I went with a FB because that’s the kind of football I grew up watching and still love. Turner is one of my all-time favorite Eagles. He could run, catch, block and play STs. Such an overlooked player. Sadly, he is no longer with us.

Fryar is another player I loved. He might be the toughest, most physical receiver I’ve ever seen for the Eagles. He lived over the middle of the field and wasn’t scared of anyone or anything. Fryar was great in 1996 and 1997.

Arkansas Fred was the opposite. He wanted to go vertical. He used his speed to get open down the field. He then used his athleticism to make some crazy catches. Barnett came up big in the playoff win over the Saints in 1992, but he never got close to a SB.

I cheated a little here. Byars played TE in 1992. He was mainly a RB or FB prior to that. He did line up as a wing or flexed enough that I’m going with him for my list. Besides, Byars was a terrific Eagle. He had great hands as a receiver and I don’t think anyone will forget his legendary block of Pepper Johnson.

Now to the OL. Tra brought stability to the LT position. It was a revolving door for the 80’s and 90’s. That changed when he arrived in 1998. Tra was also an outstanding player. One of the reasons McNabb thrived is that he had a stud protecting his blind side.

You can’t have Tra without also adding his partner in crime. Runyan manned the RT spot from 2000-2008. He brought an aggressive, nasty mentality to the Eagles OL and helped the group become what it was.

Mathis was an afterthought when the team signed him in 2011, but he started 56 games for the Eagles and is the best LG I’ve seen in Philly. He was a perfect fit for Howard Mudd’s system and that brought out the best in Mathis. Beyond that, he was a fun guy to cheer for.

Mayberry never lived up to being the 1st round pick in 1996, but he had a good career with the Eagles. Just as importantly, he helped the team get going off the field. He was the reason the Eagles Eye Mobile got started, delivering glasses to kids who needed them.
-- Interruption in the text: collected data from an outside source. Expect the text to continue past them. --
Context: an optimization exercise on an open-source flow, tuned for small area, a short achievable clock period and few clock cycles per item. The choices shown serve that exercise and are no tape-out recipe.

Setup of lane 2:
==> flow/design.v <==
module smolbit_mul #(parameter R = 8) (
    input  wire [31:0]   a,
    input  wire [31:0]   x,
    input  wire [R-1:0]  d,
    input  wire          inv,
    output wire [32+R:0] mac
);
    wire [31:0] xi = x ^ {32{inv}};
    assign mac = {{(R+1){1'b0}}, a} + xi * d + {{(32+R){1'b0}}, inv};
endmodule
module smolbit_div (
    input  wire [31:0] u,
    input  wire [4:0]  v,
    output wire [3:0]  k
);
    reg [4:0] l;
    integer i;
    always @* begin
        l = 5'd0;
        for (i = 0; i < 32; i = i + 1)
            if (u[i]) l = i[4:0];
    end
    wire [4:0] q = l / v;
    assign k = q[3:0];
endmodule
Alexander wasn’t the biggest, strongest or most athletic player, but he was the key to the Eagles OL at a time when it was highly inconsistent. Alexander didn’t miss a game from 1989 to 1994. He had a lot of different guys playing around him as the team searched for answers. Alexander managed to keep things together and got the line to help the team win a lot of games in that time.


DE Trent Cole
DT Jerome Brown
DT Andy Harmon
DE William Fuller
LB William Thomas
MLB Byron Evans
LB Takeo Spikes
SS Andre Waters
FS Brian Dawkins
CB Troy Vincent
CB Eric Allen

I fell in love with Cole when he was still in college. I was thrilled when the Eagles drafted him and he turned out to be a terrific player. Cole never had ideal size and he wasn’t special athletically, but he was tough and had a great motor. God, he was fun to watch. I would have loved seeing him win a title.

Jerome is a special part of Eagles history. So good. So special. And gone in his prime. SB aside, I just wish we got to see more of him in action.
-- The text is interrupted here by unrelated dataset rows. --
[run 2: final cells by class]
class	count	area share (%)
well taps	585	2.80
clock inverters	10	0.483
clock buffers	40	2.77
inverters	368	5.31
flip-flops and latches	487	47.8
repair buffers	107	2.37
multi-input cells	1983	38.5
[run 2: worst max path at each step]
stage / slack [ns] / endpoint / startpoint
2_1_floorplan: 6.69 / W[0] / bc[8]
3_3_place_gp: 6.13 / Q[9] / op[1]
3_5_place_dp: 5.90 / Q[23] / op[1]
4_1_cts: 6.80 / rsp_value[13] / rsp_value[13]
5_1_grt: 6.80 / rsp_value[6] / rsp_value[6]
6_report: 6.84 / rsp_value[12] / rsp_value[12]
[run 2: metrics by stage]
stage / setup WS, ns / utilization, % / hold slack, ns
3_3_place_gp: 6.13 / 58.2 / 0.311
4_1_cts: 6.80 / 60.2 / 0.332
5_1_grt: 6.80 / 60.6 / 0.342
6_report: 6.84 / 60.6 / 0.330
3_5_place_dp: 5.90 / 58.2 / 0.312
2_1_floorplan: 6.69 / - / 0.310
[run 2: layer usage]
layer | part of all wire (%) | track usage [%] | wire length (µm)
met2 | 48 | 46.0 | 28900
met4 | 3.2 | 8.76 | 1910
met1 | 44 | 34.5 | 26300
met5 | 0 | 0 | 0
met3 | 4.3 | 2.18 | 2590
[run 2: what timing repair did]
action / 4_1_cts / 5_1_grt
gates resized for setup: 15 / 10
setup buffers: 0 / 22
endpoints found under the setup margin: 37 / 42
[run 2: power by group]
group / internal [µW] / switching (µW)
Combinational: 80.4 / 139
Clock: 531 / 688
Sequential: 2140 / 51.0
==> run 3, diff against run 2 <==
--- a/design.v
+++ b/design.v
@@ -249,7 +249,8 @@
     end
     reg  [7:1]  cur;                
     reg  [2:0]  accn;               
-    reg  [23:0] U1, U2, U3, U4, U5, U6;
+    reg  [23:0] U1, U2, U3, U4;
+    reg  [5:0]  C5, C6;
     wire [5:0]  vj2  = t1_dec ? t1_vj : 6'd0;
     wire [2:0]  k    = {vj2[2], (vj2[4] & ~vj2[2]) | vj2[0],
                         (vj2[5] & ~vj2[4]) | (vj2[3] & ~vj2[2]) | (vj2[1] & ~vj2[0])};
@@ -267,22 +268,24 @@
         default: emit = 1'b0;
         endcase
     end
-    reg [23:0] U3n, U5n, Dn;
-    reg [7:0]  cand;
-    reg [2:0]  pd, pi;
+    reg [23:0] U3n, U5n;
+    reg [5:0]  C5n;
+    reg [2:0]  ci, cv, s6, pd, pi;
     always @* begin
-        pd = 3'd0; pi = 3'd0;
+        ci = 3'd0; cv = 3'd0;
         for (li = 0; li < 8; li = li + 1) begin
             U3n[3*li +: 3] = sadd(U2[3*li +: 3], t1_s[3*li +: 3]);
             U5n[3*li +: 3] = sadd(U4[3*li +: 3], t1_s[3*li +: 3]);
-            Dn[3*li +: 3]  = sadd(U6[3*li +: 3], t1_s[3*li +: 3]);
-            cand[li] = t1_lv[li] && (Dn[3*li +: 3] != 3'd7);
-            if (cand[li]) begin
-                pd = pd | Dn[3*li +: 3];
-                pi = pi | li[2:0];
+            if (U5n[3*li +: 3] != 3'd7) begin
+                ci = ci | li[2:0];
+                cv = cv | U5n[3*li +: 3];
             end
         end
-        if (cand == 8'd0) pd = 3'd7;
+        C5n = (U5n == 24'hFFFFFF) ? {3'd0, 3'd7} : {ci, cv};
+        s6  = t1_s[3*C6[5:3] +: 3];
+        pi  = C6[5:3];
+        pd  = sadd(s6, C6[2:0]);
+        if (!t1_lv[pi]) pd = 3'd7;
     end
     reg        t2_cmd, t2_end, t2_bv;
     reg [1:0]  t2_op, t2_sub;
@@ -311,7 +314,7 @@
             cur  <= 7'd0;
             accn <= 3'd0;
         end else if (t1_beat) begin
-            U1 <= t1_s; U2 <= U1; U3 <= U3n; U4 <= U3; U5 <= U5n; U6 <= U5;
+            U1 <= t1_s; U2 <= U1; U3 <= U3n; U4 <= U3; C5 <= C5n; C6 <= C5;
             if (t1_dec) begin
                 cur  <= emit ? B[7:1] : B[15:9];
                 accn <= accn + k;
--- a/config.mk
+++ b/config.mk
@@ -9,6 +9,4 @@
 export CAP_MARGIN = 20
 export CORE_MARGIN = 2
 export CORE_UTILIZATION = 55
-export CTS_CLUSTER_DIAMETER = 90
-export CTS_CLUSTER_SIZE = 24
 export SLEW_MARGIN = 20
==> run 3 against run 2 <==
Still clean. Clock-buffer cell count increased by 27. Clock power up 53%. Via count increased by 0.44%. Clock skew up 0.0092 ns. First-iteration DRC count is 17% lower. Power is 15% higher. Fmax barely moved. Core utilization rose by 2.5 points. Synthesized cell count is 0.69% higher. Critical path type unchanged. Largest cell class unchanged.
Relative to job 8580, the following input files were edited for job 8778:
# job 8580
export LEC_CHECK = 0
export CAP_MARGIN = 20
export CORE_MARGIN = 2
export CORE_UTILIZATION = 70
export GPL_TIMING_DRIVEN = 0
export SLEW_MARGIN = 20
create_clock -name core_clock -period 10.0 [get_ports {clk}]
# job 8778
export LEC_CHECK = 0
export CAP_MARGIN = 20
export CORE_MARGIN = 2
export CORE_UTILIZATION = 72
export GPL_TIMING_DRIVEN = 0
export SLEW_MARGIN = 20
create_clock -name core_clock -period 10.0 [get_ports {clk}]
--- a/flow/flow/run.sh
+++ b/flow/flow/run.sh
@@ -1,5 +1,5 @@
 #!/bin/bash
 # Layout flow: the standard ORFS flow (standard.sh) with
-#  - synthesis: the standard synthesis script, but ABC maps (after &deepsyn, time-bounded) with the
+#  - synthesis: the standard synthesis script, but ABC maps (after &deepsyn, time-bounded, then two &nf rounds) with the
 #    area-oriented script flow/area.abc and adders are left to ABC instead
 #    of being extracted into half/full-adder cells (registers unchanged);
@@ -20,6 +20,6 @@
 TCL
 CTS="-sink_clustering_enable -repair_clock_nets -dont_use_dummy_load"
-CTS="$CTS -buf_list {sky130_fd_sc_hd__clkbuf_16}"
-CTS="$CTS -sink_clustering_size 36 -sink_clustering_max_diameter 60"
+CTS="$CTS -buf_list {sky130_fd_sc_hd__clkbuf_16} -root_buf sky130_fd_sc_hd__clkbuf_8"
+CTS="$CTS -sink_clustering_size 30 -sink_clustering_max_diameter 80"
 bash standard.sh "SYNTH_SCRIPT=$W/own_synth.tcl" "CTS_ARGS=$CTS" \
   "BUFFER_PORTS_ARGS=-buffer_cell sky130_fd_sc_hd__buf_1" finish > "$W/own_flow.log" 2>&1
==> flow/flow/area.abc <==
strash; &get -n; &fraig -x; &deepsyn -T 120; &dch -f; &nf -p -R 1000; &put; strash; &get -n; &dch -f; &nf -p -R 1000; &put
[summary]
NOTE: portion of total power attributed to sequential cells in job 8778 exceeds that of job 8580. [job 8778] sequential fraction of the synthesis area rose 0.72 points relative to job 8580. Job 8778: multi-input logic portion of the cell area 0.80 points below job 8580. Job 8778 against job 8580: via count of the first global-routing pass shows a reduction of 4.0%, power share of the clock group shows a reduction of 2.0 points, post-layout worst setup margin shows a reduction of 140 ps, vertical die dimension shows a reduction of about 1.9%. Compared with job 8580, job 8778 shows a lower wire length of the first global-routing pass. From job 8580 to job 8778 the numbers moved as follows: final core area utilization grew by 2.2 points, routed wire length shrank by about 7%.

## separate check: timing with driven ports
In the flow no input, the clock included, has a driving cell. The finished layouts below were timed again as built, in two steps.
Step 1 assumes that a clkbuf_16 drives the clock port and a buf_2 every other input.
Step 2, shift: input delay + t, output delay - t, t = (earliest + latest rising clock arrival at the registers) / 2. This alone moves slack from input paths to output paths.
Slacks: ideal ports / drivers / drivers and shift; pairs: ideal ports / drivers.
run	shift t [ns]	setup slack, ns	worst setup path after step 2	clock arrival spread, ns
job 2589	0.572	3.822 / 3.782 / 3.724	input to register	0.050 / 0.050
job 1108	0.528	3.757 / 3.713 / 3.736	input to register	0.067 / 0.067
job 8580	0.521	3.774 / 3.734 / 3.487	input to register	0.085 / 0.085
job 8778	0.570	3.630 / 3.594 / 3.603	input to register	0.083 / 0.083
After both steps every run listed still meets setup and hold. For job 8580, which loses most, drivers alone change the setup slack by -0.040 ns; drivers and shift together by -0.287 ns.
Andy Harmon is one of my all-time favorite players. He was drafted as a DE, but moved to DT despite being 6-4, 275. Harmon was up and down as a run defender, but he stood out as a pass rusher. He racked up 38.5 sacks in four seasons (1992-1995). Harmon had 11 sacks twice in that span. Fletcher Cox has never had more than 10.5 in a season. Sadly, a knee injury in the summer of 1996 ruined his career.

Replacing Reggie White at LDE was an impossible task. Fuller did everything he could to pull that off. He had 35.5 sacks from 1994-1996. Fuller was also a good run defender. He had some epic battles with Dallas RT Erik Williams. It killed me when Fuller left in free agency, but it turned out Joe Banner made the right call. Age caught up with him in his final two seasons and he totaled just 6 sacks.

Willie T was a terrific LB. He was only about 220 pounds, but he was skilled. Thomas could rush the passer or cover. He could knife into the backfield to blow up a run. He had 7 INTs in 1995, showing just what a playmaker he could be. Thomas finished his career with 37 sacks and 27 INTs. Those are great numbers for a LB.

Evans was affectionately known as BE. Opponents weren’t so fond of him. BE could knock your lights out. He gave the Eagles a playmaker and big hitter in the middle of the defense. A severe leg injury in mid-1994 ruined his career. I really wish we had seen more of him. BE was peaking when he got hurt. He still had plenty of good football left in him.

Spikes played in the NFL for 15 years. He never made the playoffs. Think about that for a minute. He came to the Eagles in 2007 and I was ecstatic. He was one of my favorite non-Eagles and the team desperately needed LB help. He would make the team better and the Eagles would get him to the playoffs, a marriage made in heaven. Oops. Spikes wasn’t great and the team just missed the postseason. Ugh.

I loved Andre Waters. He was so fierce and so tough that he intimidated many opponents. Emmitt Smith was scared of him. Waters started 100 games for the Eagles and brought a real edge to the defense. Unfortunately his brutal style of play took a toll on his body and Waters killed himself in 2006. It is thought to be CTE related.

Dawk. That’s really all you have to say. He is one of the all-time great Eagles. A fierce hitter, but also skilled as a coverage safety. Dawk could do it all. The only way he came up short was not winning a Super Bowl. It would have been special to see him do that in midnight green.

Vincent is one of the best free agent signings in team history. He was worth every penny and helped the Eagles to win a lot of games in his time here. It killed me when he left in FA, but that proved to be smart as well. Age had caught up with Troy at that point.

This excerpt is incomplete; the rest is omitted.